Context: an optimization exercise on an open-source flow, tuned for small area. The choices shown serve that exercise and are no tape-out recipe.
Only simulation tests tie the RTL to the original design; equivalence was not proved.
The flow treats the clock pin as an ideal source. Dropping or thinning the clock tree relies on that and would not hold on a real chip.
No activity file was given, so power comes from the tool's default toggle rates.

## old
// Player_Block_T
module Player_Block_T (
    input  logic        clk,
    input  logic        resetN,
    input  logic [10:0] pixelX,
    input  logic [10:0] pixelY,
    input  logic        startOfFrame,
    input  logic        up_key,
    input  logic        down_key,
    input  logic        left_key,
    input  logic        right_key,
    input  logic        column_collision,
    input  logic [1:0]  speed_level,
    input  logic        mode_sel,
    input  logic        game_on,
    input  logic        player_hit,
    input  logic        turbo_pulse,
    output logic [10:0] player_topLeftX,
    output logic [10:0] player_topLeftY,
    output logic        playerDR,
    output logic [7:0]  playerRGB,
    output logic        player_invulnerable
);
For scale: roughly 60 flip-flops, roughly 68 I/O pins, roughly 7500 µm² of cells after synthesis.
==> flow/config.mk <==
export PLATFORM = sky130hd
export DESIGN_NAME = Player_Block_T
export DESIGN_NICKNAME = Player_Block_T
export VERILOG_FILES = /design/flow/design.v
export SDC_FILE = /design/flow/constraint.sdc
export NUM_CORES = 8
export LEC_CHECK = 0
export ABC_AREA = 1
export CAP_MARGIN = 20
export CORE_MARGIN = 2
export CORE_UTILIZATION = 40
export SLEW_MARGIN = 20
export SYNTH_MEMORY_MAX_BITS = 65536
==> flow/constraint.sdc <==
create_clock -name core_clock -period 10.0 [get_ports {clk}]
set_input_delay 2.0000 -clock core_clock [delete_from_list [all_inputs] [get_ports {clk}]]
set_output_delay 2.0000 -clock core_clock [all_outputs]
set_load 0.01 [all_outputs]
standard.sh (not shown) runs the stock make flow with config.mk's settings and CLKGATE_MAP_FILE= SYNTH_SCRIPT=/design/flow/synth_recipe.tcl, a recipe that flattens the netlist after the stock synthesis.
==> flow/flow/run.sh <==
#!/bin/bash
cp standard.sh standard_sh_copy.log
cp config.mk config_mk_copy.log
export BUFFER_PORTS_ARGS="-buffer_cell sky130_fd_sc_hd__buf_1"
export CTS_ARGS="-sink_clustering_enable -repair_clock_nets -buf_list sky130_fd_sc_hd__clkbuf_4 -dont_use_dummy_load"
bash standard.sh > standard.log 2>&1
old reached the final stage; the timing, design-rule and antenna checks on its layout passed.
> inputs changed (old -> new)
==> flow/run.sh (new file) <==
#!/bin/bash
# synth_recipe.tcl (not shown) runs the flow's synth.tcl, then flattens the netlist and writes it again
# the make line also repeats each setting of config.mk as NAME=value (left out here)
make -C /OpenROAD-flow-scripts/flow DESIGN_CONFIG=/design/flow/config.mk WORK_HOME=/design/flow/orfs CLKGATE_MAP_FILE= SYNTH_SCRIPT=/design/flow/synth_recipe.tcl finish
removed: flow/flow/run.sh
removed: flow/standard.sh
==> comparison <==
Diff new and old: count of plain and timing-repair buffers in the layout lower in new. Against old, new reports a clock network fraction of total power that is higher. In new, the initial antenna violation count came out 1 below the value in old. Reported for new and old, part of the Yosys area used for sequential elements turned out identical to the last digit.

========
Another version of the RTL of Player_Block_T (not shown whole).
Size in the first run: roughly 590 cells after synthesis, about 68 I/O pins.
export LEC_CHECK = 0
export ABC_AREA = 1
export CAP_MARGIN = 20
export CORE_MARGIN = 2
export CORE_UTILIZATION = 65
export PLACE_DENSITY = 0.75
export SLEW_MARGIN = 20
create_clock -name core_clock -period 10.0 [get_ports {clk}]
==> flow/flow/run.sh <==
#!/bin/bash
# Layout flow: the standard synthesis; then an area-oriented re-mapping of the
# combinational logic only (every register instance is kept as synthesis made it);
# then the standard layout steps, with single-strength port buffers and a
# lighter clock tree (flow/cts_hook.tcl). Each tool's output goes to a log_*.log file here.
set -euo pipefail
HERE=$(pwd)
R=$HERE/orfs/results/sky130hd/Player_Block_T/base

# 1. standard synthesis, unchanged
bash standard.sh synth > log_1_standard_synth.log 2>&1
cp "$R/1_2_yosys.v" "$HERE/standard_1_2_yosys.v"

# 2. re-map the combinational logic for area (registers are black boxes here);
#    16 runs with different optimisation seeds from the netlist as it is, and 16 from
#    it after one ABC dc2 pass, each also mapped with other amap settings; the
#    smallest netlist is kept
bash flow/remap.sh "$HERE/standard_1_2_yosys.v" "$HERE/remapped_a.v" "$HERE/remap_a" 16 "-J 1000" \
    > log_2_remap_a.log 2>&1
bash flow/remap.sh "$HERE/standard_1_2_yosys.v" "$HERE/remapped_b.v" "$HERE/remap_b" 16 "-J 1000" "dc2" \
    > log_2_remap_b.log 2>&1
area_a=$(sed -n 's/^keeping run .* (area \(.*\))$/\1/p' log_2_remap_a.log)
area_b=$(sed -n 's/^keeping run .* (area \(.*\))$/\1/p' log_2_remap_b.log)
if (( $(echo "$area_b < $area_a" | bc -l) )); then best=b; else best=a; fi
echo "a: $area_a b: $area_b, keeping $best" > log_2_remap.log
cp "$HERE/remapped_$best.v" "$HERE/remapped_1_2_yosys.v"
cp "$HERE/remapped_1_2_yosys.v" "$R/1_2_yosys.v"
touch "$R/1_2_yosys.v"

# 3. the rest of the standard layout
export BUFFER_PORTS_ARGS="-buffer_cell sky130_fd_sc_hd__buf_1"
export SKIP_REPAIR_TIE_FANOUT=1
export PRE_CTS_TCL="$HERE/flow/cts_hook.tcl"
export FLOW_CLK_K=4
export FLOW_CLK_MODE=bisect
export FLOW_CLK_SLEW_PS=105
bash standard.sh > log_3_standard_layout.log 2>&1
Other scripts of this flow, unchanged in this note and not shown: flow/flow/cts_hook.tcl, flow/flow/remap.abc, flow/flow/remap.sh, flow/flow/remap.ys, flow/flow/remap_map.abc
The first run finished clean.
==> next run, changes <==
--- a/flow/flow/run.sh
+++ b/flow/flow/run.sh
@@ -15,3 +15,4 @@
-#    16 runs with different optimisation seeds from the netlist as it is, and 16 from
-#    it after one ABC dc2 pass, each also mapped with other amap settings; the
-#    smallest netlist is kept
+#    16 runs with different optimisation seeds from the netlist as it is, 16 from it
+#    after one ABC dc2 pass, 16 after an ABC resyn2-style pass and 16 with &deepsyn's
+#    two-input-LUT option, each also mapped with other amap settings; the smallest
+#    netlist is kept
@@ -22,4 +23,12 @@
-area_a=$(sed -n 's/^keeping run .* (area \(.*\))$/\1/p' log_2_remap_a.log)
-area_b=$(sed -n 's/^keeping run .* (area \(.*\))$/\1/p' log_2_remap_b.log)
-if (( $(echo "$area_b < $area_a" | bc -l) )); then best=b; else best=a; fi
-echo "a: $area_a b: $area_b, keeping $best" > log_2_remap.log
+bash flow/remap.sh "$HERE/standard_1_2_yosys.v" "$HERE/remapped_c.v" "$HERE/remap_c" 16 "-J 1000" \
+    "balance; rewrite; refactor; balance; rewrite; rewrite -z; balance; refactor -z; rewrite -z; balance" \
+    > log_2_remap_c.log 2>&1
+bash flow/remap.sh "$HERE/standard_1_2_yosys.v" "$HERE/remapped_d.v" "$HERE/remap_d" 16 "-J 1000 -t" \
+    > log_2_remap_d.log 2>&1
+best=""; best_area=""
+for v in a b c d; do
+  a=$(sed -n 's/^keeping run .* (area \(.*\))$/\1/p' log_2_remap_$v.log)
+  echo "$v: $a" >> log_2_remap.log
+  if [[ -z "$best" ]] || (( $(echo "$a < $best_area" | bc -l) )); then best=$v; best_area=$a; fi
+done
+echo "keeping $best" >> log_2_remap.log
Worst setup slack is unchanged; via count does not change; design area stays the same; maximum frequency is unchanged; worst hold slack stays the same; synthesized area stays the same.
==> next run, changes <==
--- a/flow/flow/run.sh
+++ b/flow/flow/run.sh
@@ -16,3 +16,2 @@
-#    after one ABC dc2 pass, 16 after an ABC resyn2-style pass and 16 with &deepsyn's
-#    two-input-LUT option, each also mapped with other amap settings; the smallest
-#    netlist is kept
+#    after one ABC dc2 pass and 16 after an ABC resyn2-style pass, each also mapped
+#    with other amap settings; the smallest netlist is kept
@@ -26,2 +24,0 @@
-bash flow/remap.sh "$HERE/standard_1_2_yosys.v" "$HERE/remapped_d.v" "$HERE/remap_d" 16 "-J 1000 -t" \
-    > log_2_remap_d.log 2>&1
@@ -29 +26 @@
-for v in a b c d; do
+for v in a b c; do
=> The changed run finished clean. Hold slack is unchanged. Cell count stays the same. Final area is unchanged. Sequential cell count does not change. Total power stays the same. Via count is unchanged. Critical path depth does not change. Utilization stays the same.
In every run of this note, the design's own scripts or RTL, not TritonCTS, make the clock network.

========
Another version of the RTL of Player_Block_T (not shown whole).
Size in the first run: roughly 600 cells after synthesis, roughly 68 I/O pins, about 4000 um2 of cells after synthesis.
==> flow/config.mk <==
export PLATFORM = sky130hd
export DESIGN_NAME = Player_Block_T
export DESIGN_NICKNAME = Player_Block_T
export VERILOG_FILES = /design/flow/design.v
export SDC_FILE = /design/flow/constraint.sdc
export NUM_CORES = 8
export LEC_CHECK = 0
export ABC_AREA = 1
export CAP_MARGIN = 20
export CORE_MARGIN = 2
export CORE_UTILIZATION = 65
export PLACE_DENSITY = 0.75
export SLEW_MARGIN = 20
==> flow/constraint.sdc <==
create_clock -name core_clock -period 10.0 [get_ports {clk}]
set_input_delay 2.0000 -clock core_clock [delete_from_list [all_inputs] [get_ports {clk}]]
set_output_delay 2.0000 -clock core_clock [all_outputs]
set_load 0.01 [all_outputs]
==> flow/flow/run.sh <==
#!/bin/bash
# Layout flow: the standard synthesis; then an area-oriented re-mapping of the
# combinational logic only (every register instance is kept as synthesis made it);
# then the standard layout steps, with single-strength port buffers and a
# lighter clock tree (flow/cts_hook.tcl). Each tool's output goes to a log_*.log file here.
set -euo pipefail
HERE=$(pwd)
R=$HERE/orfs/results/sky130hd/Player_Block_T/base

# 1. standard synthesis, unchanged
bash standard.sh synth > log_1_standard_synth.log 2>&1
cp "$R/1_2_yosys.v" "$HERE/standard_1_2_yosys.v"

# 2. re-map the combinational logic for area (registers are black boxes here);
#    16 runs with different optimisation seeds from the netlist as it is, and 16 from
#    it after one ABC dc2 pass; the smallest netlist is kept
bash flow/remap.sh "$HERE/standard_1_2_yosys.v" "$HERE/remapped_a.v" "$HERE/remap_a" 16 "-J 1000" \
    > log_2_remap_a.log 2>&1
bash flow/remap.sh "$HERE/standard_1_2_yosys.v" "$HERE/remapped_b.v" "$HERE/remap_b" 16 "-J 1000" "dc2" \
    > log_2_remap_b.log 2>&1
area_a=$(sed -n 's/^keeping seed .* (area \(.*\))$/\1/p' log_2_remap_a.log)
area_b=$(sed -n 's/^keeping seed .* (area \(.*\))$/\1/p' log_2_remap_b.log)
if (( $(echo "$area_b < $area_a" | bc -l) )); then best=b; else best=a; fi
echo "a: $area_a b: $area_b, keeping $best" > log_2_remap.log
cp "$HERE/remapped_$best.v" "$HERE/remapped_1_2_yosys.v"
cp "$HERE/remapped_1_2_yosys.v" "$R/1_2_yosys.v"
touch "$R/1_2_yosys.v"

# 3. the rest of the standard layout
export BUFFER_PORTS_ARGS="-buffer_cell sky130_fd_sc_hd__buf_1"
export SKIP_REPAIR_TIE_FANOUT=1
export PRE_CTS_TCL="$HERE/flow/cts_hook.tcl"
export FLOW_CLK_K=4
export FLOW_CLK_MODE=bisect
export FLOW_CLK_SLEW_PS=105
bash standard.sh > log_3_standard_layout.log 2>&1
==> flow/flow/remap.abc <==
strash
@PRE@
&get -n
&deepsyn @T@ -S @SEED@
&put
dch -f
amap
topo
dnsize
==> flow/flow/remap.sh <==
#!/bin/bash
# remap.sh IN.v OUT.v WORKDIR NSEEDS "DEEPSYN-LIMIT-OPTIONS" ["ABC-PRE-COMMANDS"]
# Re-maps the combinational logic of IN.v for area NSEEDS times in parallel, each
# with its own seed for ABC's &deepsyn, and keeps the smallest result as OUT.v.
set -euo pipefail
IN=$1; OUT=$2; W=$3; NS=$4; T=$5; PRE=${6:-strash}
HERE=$(cd "$(dirname "$0")" && pwd)
LIB=$FLOW_HOME/platforms/sky130hd/lib/sky130_fd_sc_hd__tt_025C_1v80.lib
DU=$(grep -o 'cell *( *"\{0,1\}sky130_fd_sc_hd__\(lpflow\|probe\|fill\)[a-z0-9_]*' "$LIB" \
     | sed 's/.*sky130/sky130/' | sort -u | sed 's/^/-dont_use /' | tr '\n' ' ')
mkdir -p "$W"
for ((s = 0; s < NS; s++)); do
  sed -e "s|@SEED@|$s|g" -e "s|@T@|$T|g" -e "s|@PRE@|$PRE|" "$HERE/remap.abc" > "$W/remap_$s.abc"
  sed -e "s|@LIB@|$LIB|g" -e "s|@DU@|$DU|" -e "s|@IN@|$IN|" \
      -e "s|@OUT@|$W/remapped_$s.v|" -e "s|@ABC@|$W/remap_$s.abc|" \
      "$HERE/remap.ys" > "$W/remap_$s.ys"
  (yosys -s "$W/remap_$s.ys" > "$W/log_remap_yosys_$s.log" 2>&1 || true) &
done
wait
best=""; best_area=""
for ((s = 0; s < NS; s++)); do
  a=$(grep 'Chip area' "$W/log_remap_yosys_$s.log" | tail -1 | grep -o '[0-9.]*$' || true)
  if [[ -n "$a" ]] && grep -q "Found and reported 0 problems" "$W/log_remap_yosys_$s.log"; then
    echo "seed $s: area $a"
    if [[ -z "$best" ]] || (( $(echo "$a < $best_area" | bc -l) )); then best=$s; best_area=$a; fi
  else
    echo "seed $s: failed"
  fi
done
[[ -n "$best" ]] || { echo "no re-mapping succeeded"; exit 1; }
echo "keeping seed $best (area $best_area)"
cp "$W/remapped_$best.v" "$OUT"
Other scripts of this flow, unchanged in this note and not shown: flow/flow/cts_hook.tcl, flow/flow/remap.ys
The first run finished clean.
Change:
--- a/flow/flow/run.sh
+++ b/flow/flow/run.sh
@@ -14,13 +14,5 @@
 # 2. re-map the combinational logic for area (registers are black boxes here);
-#    16 runs with different optimisation seeds from the netlist as it is, and 16 from
-#    it after one ABC dc2 pass; the smallest netlist is kept
-bash flow/remap.sh "$HERE/standard_1_2_yosys.v" "$HERE/remapped_a.v" "$HERE/remap_a" 16 "-J 1000" \
-    > log_2_remap_a.log 2>&1
-bash flow/remap.sh "$HERE/standard_1_2_yosys.v" "$HERE/remapped_b.v" "$HERE/remap_b" 16 "-J 1000" "dc2" \
-    > log_2_remap_b.log 2>&1
-area_a=$(sed -n 's/^keeping seed .* (area \(.*\))$/\1/p' log_2_remap_a.log)
-area_b=$(sed -n 's/^keeping seed .* (area \(.*\))$/\1/p' log_2_remap_b.log)
-if (( $(echo "$area_b < $area_a" | bc -l) )); then best=b; else best=a; fi
-echo "a: $area_a b: $area_b, keeping $best" > log_2_remap.log
-cp "$HERE/remapped_$best.v" "$HERE/remapped_1_2_yosys.v"
+#    16 runs with different optimisation seeds, the smallest netlist is kept
+bash flow/remap.sh "$HERE/standard_1_2_yosys.v" "$HERE/remapped_1_2_yosys.v" "$HERE/remap" 16 "-J 1000" \
+    > log_2_remap.log 2>&1
 cp "$HERE/remapped_1_2_yosys.v" "$R/1_2_yosys.v"
==> flow/flow/remap.abc (replaced) <==
strash
&get -n
&deepsyn @T@ -S @SEED@
&put
dch -f
amap
topo
dnsize
--- a/flow/flow/remap.sh
+++ b/flow/flow/remap.sh
@@ -1,3 +1,3 @@
 #!/bin/bash
-# remap.sh IN.v OUT.v WORKDIR NSEEDS "DEEPSYN-LIMIT-OPTIONS" ["ABC-PRE-COMMANDS"]
+# remap.sh IN.v OUT.v WORKDIR NSEEDS "DEEPSYN-LIMIT-OPTIONS"
 # Re-maps the combinational logic of IN.v for area NSEEDS times in parallel, each
@@ -5,3 +5,3 @@
 set -euo pipefail
-IN=$1; OUT=$2; W=$3; NS=$4; T=$5; PRE=${6:-strash}
+IN=$1; OUT=$2; W=$3; NS=$4; T=$5
 HERE=$(cd "$(dirname "$0")" && pwd)
@@ -12,3 +12,3 @@
 for ((s = 0; s < NS; s++)); do
-  sed -e "s|@SEED@|$s|g" -e "s|@T@|$T|g" -e "s|@PRE@|$PRE|" "$HERE/remap.abc" > "$W/remap_$s.abc"
+  sed -e "s|@SEED@|$s|g" -e "s|@T@|$T|g" "$HERE/remap.abc" > "$W/remap_$s.abc"
   sed -e "s|@LIB@|$LIB|g" -e "s|@DU@|$DU|" -e "s|@IN@|$IN|" \
=>
- The new run passed the timing, design-rule and antenna checks
- maximum frequency went up by 12%
- total power fell by 5.7%
- combinational power is lower by 7.9%
- area after synthesis hardly moves
- first-iteration DRC count falls by 9.4%
- sequential share of layout area is about the same
- setup slack gains 690 ps
- final area stays flat
No run of this note takes its clock network from TritonCTS; it comes from the design's own scripts or RTL.

-- what the ideal ports hide --
How much do the figures lean on ideal ports? The routed layouts below were timed once more, with nothing changed but the port constraints. Step 1 (the two cells are an assumption about what drives the block):
set clk [get_ports {clk}]
set_driving_cell -lib_cell sky130_fd_sc_hd__clkbuf_16 $clk
set_driving_cell -lib_cell sky130_fd_sc_hd__buf_2 [delete_from_list [all_inputs] $clk]
Step 2 also shifts input and output timing later by t, the mid clock arrival at the registers, as if the neighbouring blocks saw the same clock. a / b / c = ideal ports / drivers / drivers and shift; a / b = the first two.
| run | t (ns) | setup WS [ns] | hold WS [ns] | worst register clock-pin slew, ns | pins driven straight from the clock port |
|---|---|---|---|---|---|
| old | 0.443 | 5.181 / 5.158 / 5.009 | 0.469 / 0.469 / 0.469 | 0.11 / 0.11 | 1 |
| new | 0.373 | 4.432 / 4.400 / 4.400 | 0.465 / 0.465 / 0.465 | 0.06 / 0.06 | 1 |
| the first run of note 2 | 0.202 | 4.246 / 4.224 / 4.224 | 0.487 / 0.487 / 0.487 | 0.10 / 0.10 | 4 |
| the second run of note 2 | 0.202 | 4.246 / 4.224 / 4.224 | 0.487 / 0.487 / 0.487 | 0.10 / 0.10 | 4 |
| the third run of note 2 | 0.202 | 4.246 / 4.224 / 4.224 | 0.487 / 0.487 / 0.487 | 0.10 / 0.10 | 4 |
| the first run of note 3 | 0.215 | 3.699 / 3.734 / 3.519 | 0.482 / 0.482 / 0.482 | 0.10 / 0.10 | 4 |
| the second run of note 3 | 0.207 | 4.391 / 4.426 / 4.219 | 0.487 / 0.487 / 0.487 | 0.10 / 0.10 | 4 |
After both steps setup and hold are still met in every run listed. The setup slack of the first run of note 3, which loses most, moves by +0.035 ns with the drivers and by -0.180 ns with both steps.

**Task goal**
Write down how many lines in the data contain "COMMANDS". Add nothing else.

**Result below**
2